It is estimated that Steelhead (Oncorhyncus mykiss irideus) populations within the Southern California Coast Steelhead Distinct population segment (DPS) have declined dramatically from annual runs totaling 32,000-46,000 adults to less than 500 returning adult fish. This estimate is based largely on the four major steelhead-bearing watersheds, Santa Ynez River, Ventura River, Santa Clara River, and Malibu Creek. Genetic analysis of the steelhead in all four of these watersheds has shown them to be of native and not hatchery stocks. A sand berm across the mouth of the Malibu Creek Lagoon blocks the stream to ocean-based steelhead except during the rainy winter season when high flows breach the berm and opens access to the estuary. The fish quickly reach an impassable barrier presented by the 30 m high Rindge Dam, restricting them to the lowest 3.2 km of more than 112 km of historic steelhead habitat. The dam, originally built for water storage and flood control in 1926, no longer functions as the reservoir is completely filled with sediment. Over the past decade several government agencies and non-profit organizations have been trying to remove the dam to restore access to upstream spawning habitat. In 1997, the southern Evolutionarily Significant Unit (ESU) of steelhead trout was added to the federal list of endangered species, with Malibu Creek as the southernmost boundary. Since 1997, the protected range of this ESU has been extended to the U.S./Mexican border. The National Marine Fisheries Service (NMFS) estimates that only 500 anadromous adults remain within this ESU (NMFS 2007). In summer, 2006, there was a massive die off of native and exotic fish and invertebrates in Malibu Creek, thought to be due to a combination of pollution, high temperatures and low oxygen. The steelhead trout population fell to zero by November, 2006. Surveys in summer 2008 documented five returning adult steelhead over 50 cm, and over 2,200 smolts under 10 cm were also recorded.
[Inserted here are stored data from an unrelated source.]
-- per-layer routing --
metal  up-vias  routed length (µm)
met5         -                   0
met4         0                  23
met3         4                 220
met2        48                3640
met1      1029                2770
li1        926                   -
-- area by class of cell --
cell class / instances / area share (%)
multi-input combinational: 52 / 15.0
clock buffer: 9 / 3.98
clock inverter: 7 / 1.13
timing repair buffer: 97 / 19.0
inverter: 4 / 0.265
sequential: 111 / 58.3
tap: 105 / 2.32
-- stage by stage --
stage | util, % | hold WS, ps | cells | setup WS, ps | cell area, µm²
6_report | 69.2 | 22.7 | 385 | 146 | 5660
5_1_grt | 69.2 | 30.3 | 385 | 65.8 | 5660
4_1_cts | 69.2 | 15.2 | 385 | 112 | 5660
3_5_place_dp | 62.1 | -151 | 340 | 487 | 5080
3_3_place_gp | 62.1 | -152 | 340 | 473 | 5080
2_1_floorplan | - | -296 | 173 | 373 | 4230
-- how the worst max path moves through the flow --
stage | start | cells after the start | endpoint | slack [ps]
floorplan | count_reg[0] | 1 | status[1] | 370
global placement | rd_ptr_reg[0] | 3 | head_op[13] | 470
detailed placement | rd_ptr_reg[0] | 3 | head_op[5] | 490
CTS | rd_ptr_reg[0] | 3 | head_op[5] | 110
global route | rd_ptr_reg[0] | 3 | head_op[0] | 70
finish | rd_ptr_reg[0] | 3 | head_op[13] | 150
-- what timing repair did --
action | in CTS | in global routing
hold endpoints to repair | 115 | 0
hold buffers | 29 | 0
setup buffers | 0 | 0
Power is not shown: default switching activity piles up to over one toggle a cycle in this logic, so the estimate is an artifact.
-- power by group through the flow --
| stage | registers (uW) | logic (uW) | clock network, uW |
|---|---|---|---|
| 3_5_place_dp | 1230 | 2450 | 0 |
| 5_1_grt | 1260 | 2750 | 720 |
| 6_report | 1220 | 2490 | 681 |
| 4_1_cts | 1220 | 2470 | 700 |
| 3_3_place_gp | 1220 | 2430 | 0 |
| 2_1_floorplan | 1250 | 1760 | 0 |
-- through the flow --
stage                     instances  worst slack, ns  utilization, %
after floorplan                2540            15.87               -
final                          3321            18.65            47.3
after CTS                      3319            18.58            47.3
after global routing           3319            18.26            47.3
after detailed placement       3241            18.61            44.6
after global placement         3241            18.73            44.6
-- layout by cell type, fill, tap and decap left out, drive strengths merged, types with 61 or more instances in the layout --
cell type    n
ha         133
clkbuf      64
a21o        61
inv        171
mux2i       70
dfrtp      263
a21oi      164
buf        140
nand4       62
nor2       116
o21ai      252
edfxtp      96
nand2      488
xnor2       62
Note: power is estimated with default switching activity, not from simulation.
$ cat src/rtl/mss_pkg.sv
// Package for the MIDI step sequencer: sizes, function and message codes,
// and the item, result and push structures used by the core, queue and top.
// No dependencies.
package mss_pkg;

    // Pattern length and derived widths
    localparam int NUM_STEPS  = 16;
    localparam int POS_W      = $clog2(NUM_STEPS);
    localparam int SIDX_W     = 5;
    localparam int SIDX_EXT_W = (POS_W > SIDX_W) ? POS_W : SIDX_W;
    localparam int POSITION_W = 4;
    localparam int POS_EXT_W  = (POS_W > POSITION_W) ? POS_W : POSITION_W;

    // Field widths
    localparam int FUNC_W   = 3;
    localparam int OFFSET_W = 8;
    localparam int NOTE_W   = 7;
    localparam int KIND_W   = 2;
    localparam int SUM_W    = OFFSET_W + 1;

    localparam logic [NOTE_W-1:0] NOTE_MAX   = 7'd127;
    localparam logic [NOTE_W-1:0] BASE_RESET = 7'd60;

    // Input function codes
    localparam logic [FUNC_W-1:0] FN_TICK  = 3'd0;
    localparam logic [FUNC_W-1:0] FN_PLAY  = 3'd1;
    localparam logic [FUNC_W-1:0] FN_STOP  = 3'd2;
    localparam logic [FUNC_W-1:0] FN_RESET = 3'd3;
    localparam logic [FUNC_W-1:0] FN_WRITE = 3'd4;

    // Result message kinds
    localparam logic [KIND_W-1:0] KIND_OFF  = 2'd0;
    localparam logic [KIND_W-1:0] KIND_ON   = 2'd1;
    localparam logic [KIND_W-1:0] KIND_MARK = 2'd2;

    // Result queue
    localparam int Q_DEPTH = 4;
    localparam int Q_AW    = $clog2(Q_DEPTH);
    localparam int Q_CW    = $clog2(Q_DEPTH + 1);

    typedef struct packed {
        logic [FUNC_W-1:0]          func;
        logic [SIDX_W-1:0]          step_index;
        logic signed [OFFSET_W-1:0] note_offset;
        logic                       gate_in;
    } t_item;

    typedef struct packed {
        logic [KIND_W-1:0]     msg_kind;
        logic [NOTE_W-1:0]     note;
        logic [POSITION_W-1:0] position;
        logic                  last_of_run;
    } t_result;

    // Results of one item handed from the core to the queue
    typedef struct packed {
        logic [1:0] count;
        t_result    res0;
        t_result    res1;
    } t_push;

endpackage

$ cat src/rtl/mss_ifs.sv
// Handshake interfaces of the MIDI step sequencer: input words, result
// words and the base-note configuration write. Depends on mss_pkg.
interface mss_in_if;
    logic                                         valid;
    logic                                         ready;
    logic [mss_pkg::FUNC_W-1:0]                   func;
    logic [mss_pkg::SIDX_W-1:0]                   step_index;
    logic signed [mss_pkg::OFFSET_W-1:0]          note_offset;
    logic                                         gate_in;

    modport source (output valid, func, step_index, note_offset, gate_in, input ready);
    modport sink   (input valid, func, step_index, note_offset, gate_in, output ready);
endinterface

interface mss_out_if;
    logic                              valid;
    logic                              ready;
    logic [mss_pkg::KIND_W-1:0]        msg_kind;
    logic [mss_pkg::NOTE_W-1:0]        note;
    logic [mss_pkg::POSITION_W-1:0]    position;
    logic                              last_of_run;

    modport source (output valid, msg_kind, note, position, last_of_run, input ready);
    modport sink   (input valid, msg_kind, note, position, last_of_run, output ready);
endinterface

interface mss_cfg_if;
    logic                          valid;
    logic                          ready;
    logic [mss_pkg::NOTE_W-1:0]    base_note;

    modport source (output valid, base_note, input ready);
    modport sink   (input valid, base_note, output ready);
endinterface

$ cat src/rtl/midi_step_sequencer.sv
// Top level of the MIDI step sequencer: core plus result queue.
// Depends on mss_pkg, mss_ifs, mss_core and mss_outq.
//
// Usage: i_item carries one command word (tick, play, stop, reset, pattern
// write) per valid/ready handshake. o_result carries note-off, note-on and
// step-marker words; last_of_run marks the final word caused by a command.
// i_cfg writes the base note and is always ready; write it only while idle.
// An accepted command is held in the core's input register until the
// result queue has room; its results then go into the queue, whose head
// word drives o_result. Throughput: one command per cycle when it gives no
// result and the queue has room; results leave at one word per cycle
// through the output port while the receiver is ready. The core fires when
// the four-word result queue has room for two words.
// Reset: stops playback, rewinds to step 15, clears the pattern and the
// sounding note, sets the base note to 60 and empties the queue.
// When the receiver stalls, the queue fills, the core holds its word and
// i_item.ready drops; nothing is lost.
module midi_step_sequencer (
    input  logic         i_clk,
    input  logic         i_rst_n,
    mss_in_if.sink       i_item,
    mss_cfg_if.sink      i_cfg,
    mss_out_if.source    o_result
);

    mss_pkg::t_push      push;
    logic                space;

    mss_core u_core (
        .i_clk   (i_clk),
        .i_rst_n (i_rst_n),
        .i_item  (i_item),
        .i_cfg   (i_cfg),
        .i_space (space),
        .o_push  (push)
    );

    mss_outq u_outq (
        .i_clk    (i_clk),
        .i_rst_n  (i_rst_n),
        .i_push   (push),
        .o_space  (space),
        .o_result (o_result)
    );

endmodule

$ cat src/rtl/mss_core.sv
// Sequencer core: input register, pattern store, playback state and the
// single-pass result logic. Depends on mss_pkg and mss_ifs.
module mss_core (
    input  logic                        i_clk,
    input  logic                        i_rst_n,
    mss_in_if.sink                      i_item,
    mss_cfg_if.sink                     i_cfg,
    input  logic                        i_space,
    output mss_pkg::t_push              o_push
);

    function automatic logic [mss_pkg::POSITION_W-1:0] rep_pos(
        input logic [mss_pkg::POS_W-1:0] pos
    );
        logic [mss_pkg::POS_EXT_W-1:0] ext;
        ext = mss_pkg::POS_EXT_W'(pos);
        return ext[mss_pkg::POSITION_W-1:0];
    endfunction

    logic                               r_in_valid;
    mss_pkg::t_item                     r_in;
    logic [mss_pkg::NOTE_W-1:0]         r_base;
    logic signed [mss_pkg::OFFSET_W-1:0] r_offs [mss_pkg::NUM_STEPS];
    logic                               r_gates [mss_pkg::NUM_STEPS];
    logic [mss_pkg::POS_W-1:0]          r_pos;
    logic [mss_pkg::NOTE_W-1:0]         r_snd;
    logic                               r_active;
    logic                               r_running;

    logic                               fire;
    logic                               do_adv;
    logic                               do_sil;
    logic                               do_stop;
    logic                               do_rewind;
    logic                               do_wr;
    logic [mss_pkg::POS_W:0]            pos_inc;
    logic [mss_pkg::POS_W-1:0]          adv_pos;
    logic signed [mss_pkg::SUM_W-1:0]   sum;
    logic [mss_pkg::NOTE_W-1:0]         clamped;
    logic [mss_pkg::SIDX_EXT_W-1:0]     sidx_ext;
    logic [mss_pkg::POS_W-1:0]          wr_idx;
    mss_pkg::t_result                   off_res;
    mss_pkg::t_result                   adv_res;
    mss_pkg::t_result                   mark_res;
    mss_pkg::t_push                     n_push;

    // Take a new word when none is held or the held one moves on
    assign fire          = r_in_valid && i_space;
    assign i_item.ready  = !r_in_valid || i_space;
    assign i_cfg.ready   = 1'b1;

    always_ff @(posedge i_clk) begin
        if (!i_rst_n) begin
            r_in_valid <= 1'b0;
        end else if (i_item.ready) begin
            r_in_valid <= i_item.valid;
        end
        if (i_item.valid && i_item.ready) begin
            r_in.func        <= i_item.func;
            r_in.step_index  <= i_item.step_index;
            r_in.note_offset <= i_item.note_offset;
            r_in.gate_in     <= i_item.gate_in;
        end
    end

    // Decode the held word
    always_comb begin
        do_adv    = 1'b0;
        do_sil    = 1'b0;
        do_stop   = 1'b0;
        do_rewind = 1'b0;
        do_wr     = 1'b0;
        unique case (r_in.func)
            mss_pkg::FN_TICK: begin
                do_adv = r_running;
                do_sil = r_running;
            end
            mss_pkg::FN_PLAY: begin
                do_adv = !r_running;
                do_sil = !r_running;
            end
            mss_pkg::FN_STOP: begin
                do_sil  = 1'b1;
                do_stop = 1'b1;
            end
            mss_pkg::FN_RESET: begin
                do_sil    = 1'b1;
                do_stop   = 1'b1;
                do_rewind = 1'b1;
            end
            mss_pkg::FN_WRITE: begin
                do_wr = 32'(r_in.step_index) < mss_pkg::NUM_STEPS;
            end
            default: begin
            end
        endcase
    end

    // Advance with wraparound and form the clamped note of the new step
    assign pos_inc  = {1'b0, r_pos} + (mss_pkg::POS_W + 1)'(1);
    assign adv_pos  = (pos_inc >= (mss_pkg::POS_W + 1)'(mss_pkg::NUM_STEPS))
                      ? '0 : pos_inc[mss_pkg::POS_W-1:0];
    assign sum      = $signed({2'b00, r_base}) + $signed({r_offs[adv_pos][mss_pkg::OFFSET_W-1],
                                                          r_offs[adv_pos]});
    assign sidx_ext = mss_pkg::SIDX_EXT_W'(r_in.step_index);
    assign wr_idx   = sidx_ext[mss_pkg::POS_W-1:0];

    always_comb begin
        if (sum < 0) begin
            clamped = '0;
        end else if (sum > $signed(mss_pkg::SUM_W'(mss_pkg::NOTE_MAX))) begin
            clamped = mss_pkg::NOTE_MAX;
        end else begin
            clamped = sum[mss_pkg::NOTE_W-1:0];
        end
    end

    // Build the candidate results
    always_comb begin
        off_res.msg_kind     = mss_pkg::KIND_OFF;
        off_res.note         = r_snd;
        off_res.position     = rep_pos(r_pos);
        off_res.last_of_run  = 1'b0;

        adv_res.msg_kind     = r_gates[adv_pos] ? mss_pkg::KIND_ON : mss_pkg::KIND_MARK;
        adv_res.note         = r_gates[adv_pos] ? clamped : '0;
        adv_res.position     = rep_pos(adv_pos);
        adv_res.last_of_run  = 1'b1;

        mark_res.msg_kind    = mss_pkg::KIND_MARK;
        mark_res.note        = '0;
        mark_res.position    = '0;
        mark_res.last_of_run = 1'b1;
    end

    // Order the results: note-off first, then the step result or the reset marker
    always_comb begin
        n_push.count = 2'd0;
        n_push.res0  = adv_res;
        n_push.res1  = adv_res;
        if (fire) begin
            if (do_sil && r_active) begin
                n_push.res0 = off_res;
                if (do_adv) begin
                    n_push.count = 2'd2;
                end else if (do_rewind) begin
                    n_push.count = 2'd2;
                    n_push.res1  = mark_res;
                end else begin
                    n_push.count            = 2'd1;
                    n_push.res0.last_of_run = 1'b1;
                end
            end else if (do_adv) begin
                n_push.count = 2'd1;
            end else if (do_rewind) begin
                n_push.count = 2'd1;
                n_push.res0  = mark_res;
            end
        end
    end

    assign o_push = n_push;

    // Update playback state, pattern and base note
    always_ff @(posedge i_clk) begin
        if (!i_rst_n) begin
            r_pos     <= mss_pkg::POS_W'(mss_pkg::NUM_STEPS - 1);
            r_snd     <= '0;
            r_active  <= 1'b0;
            r_running <= 1'b0;
            r_base    <= mss_pkg::BASE_RESET;
            for (int i = 0; i < mss_pkg::NUM_STEPS; i++) begin
                r_offs[i]  <= '0;
                r_gates[i] <= 1'b0;
            end
        end else begin
            if (i_cfg.valid) begin
                r_base <= i_cfg.base_note;
            end
            if (fire) begin
                if (do_sil) begin
                    r_active <= 1'b0;
                    r_snd    <= '0;
                end
                if (do_adv) begin
                    r_running <= 1'b1;
                    r_pos     <= adv_pos;
                    if (r_gates[adv_pos]) begin
                        r_active <= 1'b1;
                        r_snd    <= clamped;
                    end
                end
                if (do_stop) begin
                    r_running <= 1'b0;
                end
                if (do_rewind) begin
                    r_pos <= mss_pkg::POS_W'(mss_pkg::NUM_STEPS - 1);
                end
                if (do_wr) begin
                    r_offs[wr_idx]  <= r_in.note_offset;
                    r_gates[wr_idx] <= r_in.gate_in;
                end
            end
        end
    end

endmodule

$ cat src/rtl/mss_outq.sv
// Result queue: takes up to two result words a cycle from the core and
// hands them out one at a time. Depends on mss_pkg and mss_ifs.
module mss_outq (
    input  logic                  i_clk,
    input  logic                  i_rst_n,
    input  mss_pkg::t_push        i_push,
    output logic                  o_space,
    mss_out_if.source             o_result
);

    mss_pkg::t_result             r_mem [mss_pkg::Q_DEPTH];
    logic [mss_pkg::Q_AW-1:0]     r_head;
    logic [mss_pkg::Q_AW-1:0]     r_tail;
    logic [mss_pkg::Q_CW-1:0]     r_cnt;
    logic [mss_pkg::Q_CW-1:0]     n_cnt;
    logic                         pop;
    logic [mss_pkg::Q_AW-1:0]     tail_nx;

    assign pop     = o_result.valid && o_result.ready;
    assign tail_nx = r_tail + mss_pkg::Q_AW'(1);

    // Room for two words once this cycle's pop is done
    assign o_space = (r_cnt <= mss_pkg::Q_CW'(mss_pkg::Q_DEPTH - 2))
                     || ((r_cnt == mss_pkg::Q_CW'(mss_pkg::Q_DEPTH - 1)) && pop);

    assign n_cnt = r_cnt - mss_pkg::Q_CW'(pop) + mss_pkg::Q_CW'(i_push.count);

    // Drive the head word
    assign o_result.valid       = (r_cnt != '0);
    assign o_result.msg_kind    = r_mem[r_head].msg_kind;
    assign o_result.note        = r_mem[r_head].note;
    assign o_result.position    = r_mem[r_head].position;
    assign o_result.last_of_run = r_mem[r_head].last_of_run;

    // Hold the words
    always_ff @(posedge i_clk) begin
        if (i_push.count != 2'd0) begin
            r_mem[r_tail] <= i_push.res0;
        end
        if (i_push.count == 2'd2) begin
            r_mem[tail_nx] <= i_push.res1;
        end
    end

    // Advance pointers and count
    always_ff @(posedge i_clk) begin
        if (!i_rst_n) begin
            r_head <= '0;
            r_tail <= '0;
            r_cnt  <= '0;
        end else begin
            r_cnt  <= n_cnt;
            r_tail <= r_tail + mss_pkg::Q_AW'(i_push.count);
            if (pop) begin
                r_head <= r_head + mss_pkg::Q_AW'(1);
            end
        end
    end

endmodule

$ cat src/flat_wrapper.sv
// flat-port wrapper written by rule: the top's interface ports become plain ports
module midi_step_sequencer_flat 
  (i_clk, i_rst_n, i_item_valid, i_item_func, i_item_step_index, i_item_note_offset, i_item_gate_in, i_item_ready, i_cfg_valid, i_cfg_base_note, i_cfg_ready, o_result_valid, o_result_msg_kind, o_result_note, o_result_position, o_result_last_of_run, o_result_ready);
  mss_in_if i_item_i ();
  mss_cfg_if i_cfg_i ();
  mss_out_if o_result_i ();
  input  logic i_clk;
  input  logic i_rst_n;
  input wire logic [$bits(i_item_i.valid)-1:0] i_item_valid;
  input wire logic [$bits(i_item_i.func)-1:0] i_item_func;
  input wire logic [$bits(i_item_i.step_index)-1:0] i_item_step_index;
  input wire logic [$bits(i_item_i.note_offset)-1:0] i_item_note_offset;
  input wire logic [$bits(i_item_i.gate_in)-1:0] i_item_gate_in;
  output wire logic [$bits(i_item_i.ready)-1:0] i_item_ready;
  input wire logic [$bits(i_cfg_i.valid)-1:0] i_cfg_valid;
  input wire logic [$bits(i_cfg_i.base_note)-1:0] i_cfg_base_note;
  output wire logic [$bits(i_cfg_i.ready)-1:0] i_cfg_ready;
  output wire logic [$bits(o_result_i.valid)-1:0] o_result_valid;
  output wire logic [$bits(o_result_i.msg_kind)-1:0] o_result_msg_kind;
  output wire logic [$bits(o_result_i.note)-1:0] o_result_note;
  output wire logic [$bits(o_result_i.position)-1:0] o_result_position;
  output wire logic [$bits(o_result_i.last_of_run)-1:0] o_result_last_of_run;
  input wire logic [$bits(o_result_i.ready)-1:0] o_result_ready;
  assign i_item_i.valid = i_item_valid;
  assign i_item_i.func = i_item_func;
  assign i_item_i.step_index = i_item_step_index;
  assign i_item_i.note_offset = i_item_note_offset;
  assign i_item_i.gate_in = i_item_gate_in;
  assign i_item_ready = i_item_i.ready;
  assign i_cfg_i.valid = i_cfg_valid;
  assign i_cfg_i.base_note = i_cfg_base_note;
  assign i_cfg_ready = i_cfg_i.ready;
  assign o_result_valid = o_result_i.valid;
  assign o_result_msg_kind = o_result_i.msg_kind;
  assign o_result_note = o_result_i.note;
  assign o_result_position = o_result_i.position;
  assign o_result_last_of_run = o_result_i.last_of_run;
  assign o_result_i.ready = o_result_ready;
  midi_step_sequencer u_core (.i_clk(i_clk), .i_rst_n(i_rst_n), .i_item(i_item_i), .i_cfg(i_cfg_i), .o_result(o_result_i));
endmodule
$ cat config.mk
export PLATFORM = sky130hd
export DESIGN_NAME = midi_step_sequencer_flat
export DESIGN_NICKNAME = d
export VERILOG_FILES = /design/src/rtl/mss_pkg.sv /design/src/rtl/mss_ifs.sv /design/src/rtl/midi_step_sequencer.sv /design/src/rtl/mss_core.sv /design/src/rtl/mss_outq.sv /design/src/flat_wrapper.sv
export SDC_FILE = /design/constraint.sdc
export NUM_CORES = 1
export LEC_CHECK = 0
export ABC_AREA = 1
export ABC_CLOCK_PERIOD_IN_PS = 8400
export BUFFER_PORTS_ARGS = -buffer_cell sky130_fd_sc_hd__buf_2
export CORE_UTILIZATION = 30
export DETAILED_ROUTE_END_ITERATION = 8
export HOLD_SLACK_MARGIN = 0.08
export REMOVE_ABC_BUFFERS = 1
export SYNTH_ARGS = -nofsm -noshare
export SYNTH_HDL_FRONTEND = slang
export SYNTH_SLANG_ARGS = --single-unit
$ cat constraint.sdc
create_clock -name i_clk -period 8.4 [get_ports i_clk]
set_input_delay 1.68 -clock i_clk [delete_from_list [all_inputs] [get_ports i_clk]]
set_output_delay 1.68 -clock i_clk [all_outputs]
set_load 0.005 [all_outputs]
The rare plant Malibu baccharis (Baccharis malibuensis) is endemic to the Malibu Creek drainage. Introduced crayfish are a problem as they devour the native fish, aquatic insects, and newts along with eggs and tadpoles of frogs and toads.

== Geology ==
Malibu Creek runs through a section of the Santa Monica Mountains, which is, in part, largely covered by the Conejo Volcanics, a Miocene volcanic field. Several sections of volcanic rock, including the Conejo Volcanics, were formed along the coast of California by significant shifts in the tectonic plate boundaries found along the North American west coast, forcing magma through the crust, which cooled into the rock formations seen today.

==Parks==
Virtually all of the Malibu Creek watershed falls within the Santa Monica Mountains National Recreation Area; most of Malibu Creek was included in Malibu Creek State Park in 1976. The section near Century Lake is especially popular with swimmers, climbers, and photographers.